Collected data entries
>>

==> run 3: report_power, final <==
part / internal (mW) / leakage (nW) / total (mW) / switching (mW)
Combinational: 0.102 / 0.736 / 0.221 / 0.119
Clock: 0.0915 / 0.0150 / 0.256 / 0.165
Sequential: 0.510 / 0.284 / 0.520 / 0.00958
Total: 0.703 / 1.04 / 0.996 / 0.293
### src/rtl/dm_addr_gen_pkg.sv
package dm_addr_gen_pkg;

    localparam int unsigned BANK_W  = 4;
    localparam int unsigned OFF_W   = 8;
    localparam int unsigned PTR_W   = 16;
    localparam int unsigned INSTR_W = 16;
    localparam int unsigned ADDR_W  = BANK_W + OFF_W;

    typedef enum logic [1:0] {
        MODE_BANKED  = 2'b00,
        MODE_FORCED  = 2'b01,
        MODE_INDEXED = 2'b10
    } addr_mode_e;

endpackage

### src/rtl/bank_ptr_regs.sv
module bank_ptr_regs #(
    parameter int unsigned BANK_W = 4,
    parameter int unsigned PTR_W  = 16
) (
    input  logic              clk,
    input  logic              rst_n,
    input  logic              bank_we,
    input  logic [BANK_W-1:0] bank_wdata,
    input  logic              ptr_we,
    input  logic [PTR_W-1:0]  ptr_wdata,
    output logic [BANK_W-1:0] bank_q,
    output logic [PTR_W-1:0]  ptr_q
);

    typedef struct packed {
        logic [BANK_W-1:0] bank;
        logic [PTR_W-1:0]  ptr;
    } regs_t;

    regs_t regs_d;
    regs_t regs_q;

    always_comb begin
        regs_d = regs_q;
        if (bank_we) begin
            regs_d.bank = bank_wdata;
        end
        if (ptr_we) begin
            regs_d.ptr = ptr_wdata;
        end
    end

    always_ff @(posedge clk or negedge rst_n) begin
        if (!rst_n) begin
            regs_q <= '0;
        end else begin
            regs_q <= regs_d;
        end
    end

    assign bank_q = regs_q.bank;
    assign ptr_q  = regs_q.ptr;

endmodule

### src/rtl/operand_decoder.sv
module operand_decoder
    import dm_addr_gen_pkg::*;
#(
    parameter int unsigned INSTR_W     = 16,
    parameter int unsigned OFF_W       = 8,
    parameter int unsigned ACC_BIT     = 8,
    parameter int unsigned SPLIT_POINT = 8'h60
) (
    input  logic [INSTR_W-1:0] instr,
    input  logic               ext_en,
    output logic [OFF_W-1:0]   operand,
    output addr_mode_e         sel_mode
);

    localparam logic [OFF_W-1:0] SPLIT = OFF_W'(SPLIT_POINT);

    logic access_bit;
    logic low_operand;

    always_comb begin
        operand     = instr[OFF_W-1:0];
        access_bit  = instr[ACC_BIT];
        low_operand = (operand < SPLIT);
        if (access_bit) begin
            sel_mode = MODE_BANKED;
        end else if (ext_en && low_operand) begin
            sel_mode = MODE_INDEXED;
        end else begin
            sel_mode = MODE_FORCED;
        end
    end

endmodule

<<
>>

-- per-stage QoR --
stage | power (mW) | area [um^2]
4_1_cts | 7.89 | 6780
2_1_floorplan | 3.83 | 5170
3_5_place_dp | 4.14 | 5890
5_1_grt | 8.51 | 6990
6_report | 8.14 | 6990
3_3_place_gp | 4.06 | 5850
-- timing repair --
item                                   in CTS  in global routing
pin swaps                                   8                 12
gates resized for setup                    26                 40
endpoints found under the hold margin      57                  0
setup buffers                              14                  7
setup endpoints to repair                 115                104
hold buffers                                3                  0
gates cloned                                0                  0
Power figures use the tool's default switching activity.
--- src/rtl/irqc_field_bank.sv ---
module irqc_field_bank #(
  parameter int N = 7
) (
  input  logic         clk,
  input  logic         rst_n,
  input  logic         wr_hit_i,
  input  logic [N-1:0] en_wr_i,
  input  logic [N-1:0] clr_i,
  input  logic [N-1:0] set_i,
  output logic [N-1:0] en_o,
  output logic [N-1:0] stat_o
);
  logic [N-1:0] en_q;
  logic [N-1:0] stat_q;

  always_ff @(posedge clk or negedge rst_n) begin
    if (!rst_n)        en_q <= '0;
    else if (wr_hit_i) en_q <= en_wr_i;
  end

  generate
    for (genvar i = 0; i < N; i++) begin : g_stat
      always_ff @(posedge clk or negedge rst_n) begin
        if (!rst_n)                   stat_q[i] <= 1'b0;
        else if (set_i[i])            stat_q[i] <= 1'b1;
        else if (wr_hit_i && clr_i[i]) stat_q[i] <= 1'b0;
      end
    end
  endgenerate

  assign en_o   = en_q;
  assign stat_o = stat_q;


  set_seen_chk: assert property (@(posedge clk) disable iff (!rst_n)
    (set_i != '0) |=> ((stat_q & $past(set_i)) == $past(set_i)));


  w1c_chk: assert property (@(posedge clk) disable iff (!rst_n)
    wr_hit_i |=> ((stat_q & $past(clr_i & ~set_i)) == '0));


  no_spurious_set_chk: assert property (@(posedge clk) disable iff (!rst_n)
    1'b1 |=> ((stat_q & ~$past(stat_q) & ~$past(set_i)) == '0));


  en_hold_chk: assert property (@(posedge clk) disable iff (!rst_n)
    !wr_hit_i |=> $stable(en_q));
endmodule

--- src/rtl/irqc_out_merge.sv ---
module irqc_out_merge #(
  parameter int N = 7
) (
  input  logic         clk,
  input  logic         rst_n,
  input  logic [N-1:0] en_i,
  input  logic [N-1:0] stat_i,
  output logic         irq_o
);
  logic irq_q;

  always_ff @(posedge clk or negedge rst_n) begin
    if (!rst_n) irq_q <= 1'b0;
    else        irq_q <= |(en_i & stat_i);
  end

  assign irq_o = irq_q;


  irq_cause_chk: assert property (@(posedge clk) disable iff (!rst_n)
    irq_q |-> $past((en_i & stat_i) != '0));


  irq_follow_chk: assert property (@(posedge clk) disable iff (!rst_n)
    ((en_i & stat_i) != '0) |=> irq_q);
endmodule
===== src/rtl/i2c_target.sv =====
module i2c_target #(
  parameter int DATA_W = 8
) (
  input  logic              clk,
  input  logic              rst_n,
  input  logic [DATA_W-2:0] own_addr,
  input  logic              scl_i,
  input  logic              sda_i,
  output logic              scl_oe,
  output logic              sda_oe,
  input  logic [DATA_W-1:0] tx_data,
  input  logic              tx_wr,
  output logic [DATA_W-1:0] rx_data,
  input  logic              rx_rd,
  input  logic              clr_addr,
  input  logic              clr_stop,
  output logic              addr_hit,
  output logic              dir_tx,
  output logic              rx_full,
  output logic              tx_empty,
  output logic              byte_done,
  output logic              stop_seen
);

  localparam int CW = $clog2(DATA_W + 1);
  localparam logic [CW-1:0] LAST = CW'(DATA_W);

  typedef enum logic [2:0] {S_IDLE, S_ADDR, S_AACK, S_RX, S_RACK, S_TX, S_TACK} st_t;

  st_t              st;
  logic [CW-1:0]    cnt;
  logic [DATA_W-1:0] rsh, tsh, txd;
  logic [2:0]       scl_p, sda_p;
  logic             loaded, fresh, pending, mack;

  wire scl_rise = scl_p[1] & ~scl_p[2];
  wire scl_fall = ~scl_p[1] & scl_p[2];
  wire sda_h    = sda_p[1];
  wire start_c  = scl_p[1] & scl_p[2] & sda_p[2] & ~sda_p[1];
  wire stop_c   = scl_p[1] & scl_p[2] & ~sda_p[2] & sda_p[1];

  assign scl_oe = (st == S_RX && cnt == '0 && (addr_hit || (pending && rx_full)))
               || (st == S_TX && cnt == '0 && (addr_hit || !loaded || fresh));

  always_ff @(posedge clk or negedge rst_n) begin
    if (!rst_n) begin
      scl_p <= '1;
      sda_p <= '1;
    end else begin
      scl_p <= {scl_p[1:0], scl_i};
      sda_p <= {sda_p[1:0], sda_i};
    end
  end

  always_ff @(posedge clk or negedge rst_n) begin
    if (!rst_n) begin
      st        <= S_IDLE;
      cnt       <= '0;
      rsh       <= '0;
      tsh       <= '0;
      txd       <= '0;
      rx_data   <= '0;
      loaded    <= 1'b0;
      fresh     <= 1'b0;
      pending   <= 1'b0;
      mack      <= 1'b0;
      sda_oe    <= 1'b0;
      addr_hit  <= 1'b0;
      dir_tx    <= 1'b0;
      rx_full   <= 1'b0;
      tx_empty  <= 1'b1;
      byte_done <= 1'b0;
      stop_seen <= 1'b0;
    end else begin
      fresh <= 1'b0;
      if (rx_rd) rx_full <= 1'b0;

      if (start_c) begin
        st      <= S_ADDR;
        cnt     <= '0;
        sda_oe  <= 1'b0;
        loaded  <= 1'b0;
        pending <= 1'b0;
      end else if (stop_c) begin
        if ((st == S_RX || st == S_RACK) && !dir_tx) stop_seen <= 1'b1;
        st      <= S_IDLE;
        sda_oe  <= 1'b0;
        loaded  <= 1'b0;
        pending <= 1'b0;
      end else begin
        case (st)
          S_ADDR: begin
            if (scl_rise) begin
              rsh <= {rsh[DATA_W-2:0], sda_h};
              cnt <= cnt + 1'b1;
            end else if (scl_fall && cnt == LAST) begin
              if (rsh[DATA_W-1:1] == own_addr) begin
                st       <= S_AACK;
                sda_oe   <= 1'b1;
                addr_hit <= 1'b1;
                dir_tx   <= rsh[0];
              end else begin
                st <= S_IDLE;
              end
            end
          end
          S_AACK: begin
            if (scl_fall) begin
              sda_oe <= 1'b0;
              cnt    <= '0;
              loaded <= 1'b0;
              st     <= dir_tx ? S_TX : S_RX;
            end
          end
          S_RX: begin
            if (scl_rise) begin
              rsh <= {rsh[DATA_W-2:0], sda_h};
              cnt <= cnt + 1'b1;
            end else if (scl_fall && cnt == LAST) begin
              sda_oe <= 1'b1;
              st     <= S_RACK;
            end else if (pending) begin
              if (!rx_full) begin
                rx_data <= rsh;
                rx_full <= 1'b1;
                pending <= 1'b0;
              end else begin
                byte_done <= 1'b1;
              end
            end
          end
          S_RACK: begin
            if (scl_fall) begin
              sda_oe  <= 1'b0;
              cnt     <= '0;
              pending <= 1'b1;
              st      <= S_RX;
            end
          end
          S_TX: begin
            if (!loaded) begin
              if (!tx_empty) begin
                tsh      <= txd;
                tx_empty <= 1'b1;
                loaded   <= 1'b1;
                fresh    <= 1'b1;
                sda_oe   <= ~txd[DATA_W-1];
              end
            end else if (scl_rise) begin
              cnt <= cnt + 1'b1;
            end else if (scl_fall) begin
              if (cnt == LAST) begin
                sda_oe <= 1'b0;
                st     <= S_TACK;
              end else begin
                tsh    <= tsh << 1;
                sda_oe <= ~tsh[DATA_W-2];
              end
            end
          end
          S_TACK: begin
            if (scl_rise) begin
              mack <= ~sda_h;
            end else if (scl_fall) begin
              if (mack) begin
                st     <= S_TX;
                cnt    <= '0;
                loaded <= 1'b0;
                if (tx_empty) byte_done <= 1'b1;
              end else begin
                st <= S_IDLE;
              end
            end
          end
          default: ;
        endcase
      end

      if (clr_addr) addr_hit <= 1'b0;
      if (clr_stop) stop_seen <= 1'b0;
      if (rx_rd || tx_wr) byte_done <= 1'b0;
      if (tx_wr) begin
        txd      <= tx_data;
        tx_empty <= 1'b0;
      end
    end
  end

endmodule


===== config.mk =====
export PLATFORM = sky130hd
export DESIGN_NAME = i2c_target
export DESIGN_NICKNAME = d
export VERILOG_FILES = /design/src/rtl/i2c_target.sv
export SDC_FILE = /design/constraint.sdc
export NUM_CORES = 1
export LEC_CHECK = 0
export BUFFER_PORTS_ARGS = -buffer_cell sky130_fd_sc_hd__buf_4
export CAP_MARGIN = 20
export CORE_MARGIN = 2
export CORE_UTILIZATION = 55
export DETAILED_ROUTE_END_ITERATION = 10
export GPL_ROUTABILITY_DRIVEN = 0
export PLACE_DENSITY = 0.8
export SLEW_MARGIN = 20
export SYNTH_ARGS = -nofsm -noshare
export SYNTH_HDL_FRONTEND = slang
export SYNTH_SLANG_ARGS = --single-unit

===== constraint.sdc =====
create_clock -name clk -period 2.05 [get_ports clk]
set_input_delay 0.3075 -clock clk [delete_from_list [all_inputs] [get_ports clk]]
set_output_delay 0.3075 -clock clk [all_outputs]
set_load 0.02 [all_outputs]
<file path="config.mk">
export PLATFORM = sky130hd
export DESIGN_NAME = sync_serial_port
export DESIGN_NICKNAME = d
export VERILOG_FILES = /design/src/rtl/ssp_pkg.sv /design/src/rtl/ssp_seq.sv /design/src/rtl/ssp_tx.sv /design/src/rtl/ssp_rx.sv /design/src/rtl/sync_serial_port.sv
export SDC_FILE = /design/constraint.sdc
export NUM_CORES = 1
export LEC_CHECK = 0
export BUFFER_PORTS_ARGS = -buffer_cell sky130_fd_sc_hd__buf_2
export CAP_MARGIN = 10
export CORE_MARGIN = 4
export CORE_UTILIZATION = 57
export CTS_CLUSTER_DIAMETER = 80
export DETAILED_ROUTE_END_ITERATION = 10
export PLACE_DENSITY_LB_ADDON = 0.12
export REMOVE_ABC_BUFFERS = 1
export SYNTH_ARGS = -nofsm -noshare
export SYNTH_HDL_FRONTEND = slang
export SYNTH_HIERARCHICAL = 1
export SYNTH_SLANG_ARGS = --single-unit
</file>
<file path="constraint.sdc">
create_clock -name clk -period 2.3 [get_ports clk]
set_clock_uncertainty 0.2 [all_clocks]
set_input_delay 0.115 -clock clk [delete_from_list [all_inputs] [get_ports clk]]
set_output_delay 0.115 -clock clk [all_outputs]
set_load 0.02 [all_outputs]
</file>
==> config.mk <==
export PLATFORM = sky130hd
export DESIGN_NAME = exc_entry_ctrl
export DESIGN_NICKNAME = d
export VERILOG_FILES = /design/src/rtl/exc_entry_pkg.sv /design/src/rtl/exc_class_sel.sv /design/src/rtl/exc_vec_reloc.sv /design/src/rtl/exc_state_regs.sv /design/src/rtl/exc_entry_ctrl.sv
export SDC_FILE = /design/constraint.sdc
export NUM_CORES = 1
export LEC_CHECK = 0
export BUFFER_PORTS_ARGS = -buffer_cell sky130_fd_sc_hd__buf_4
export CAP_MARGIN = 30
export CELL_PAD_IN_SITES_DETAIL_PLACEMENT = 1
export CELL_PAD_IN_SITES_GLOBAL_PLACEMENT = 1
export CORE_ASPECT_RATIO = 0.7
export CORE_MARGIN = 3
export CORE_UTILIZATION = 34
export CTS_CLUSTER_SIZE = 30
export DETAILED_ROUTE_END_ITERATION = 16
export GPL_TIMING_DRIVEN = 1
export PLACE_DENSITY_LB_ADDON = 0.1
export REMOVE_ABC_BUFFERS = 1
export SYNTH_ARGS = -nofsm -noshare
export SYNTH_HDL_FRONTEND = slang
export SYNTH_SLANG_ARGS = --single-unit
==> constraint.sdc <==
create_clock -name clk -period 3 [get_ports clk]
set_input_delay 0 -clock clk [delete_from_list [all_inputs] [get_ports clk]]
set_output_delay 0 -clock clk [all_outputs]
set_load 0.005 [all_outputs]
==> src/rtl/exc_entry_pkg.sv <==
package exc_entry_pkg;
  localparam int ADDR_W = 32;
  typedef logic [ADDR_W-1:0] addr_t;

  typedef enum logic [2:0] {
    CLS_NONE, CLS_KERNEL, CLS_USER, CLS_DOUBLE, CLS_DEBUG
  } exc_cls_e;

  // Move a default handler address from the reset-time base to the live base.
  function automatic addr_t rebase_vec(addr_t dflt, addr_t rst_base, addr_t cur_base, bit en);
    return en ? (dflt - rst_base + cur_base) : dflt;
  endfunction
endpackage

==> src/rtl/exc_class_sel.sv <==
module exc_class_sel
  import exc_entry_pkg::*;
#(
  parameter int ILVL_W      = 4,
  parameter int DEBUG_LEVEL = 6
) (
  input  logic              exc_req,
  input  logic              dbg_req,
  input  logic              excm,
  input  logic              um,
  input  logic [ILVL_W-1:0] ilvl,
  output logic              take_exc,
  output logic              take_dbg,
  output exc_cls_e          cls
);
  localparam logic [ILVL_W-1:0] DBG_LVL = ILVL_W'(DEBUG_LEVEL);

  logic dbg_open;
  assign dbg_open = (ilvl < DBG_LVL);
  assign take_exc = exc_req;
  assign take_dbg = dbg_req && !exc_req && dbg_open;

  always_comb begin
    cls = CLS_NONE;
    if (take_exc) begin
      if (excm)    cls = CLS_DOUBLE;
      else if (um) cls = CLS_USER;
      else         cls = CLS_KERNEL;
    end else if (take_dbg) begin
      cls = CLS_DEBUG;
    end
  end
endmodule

<<

Reproduce each line of the data containing the word "stage".

**ANSWER SECTION**
-- per-stage QoR --
stage | power (mW) | area [um^2]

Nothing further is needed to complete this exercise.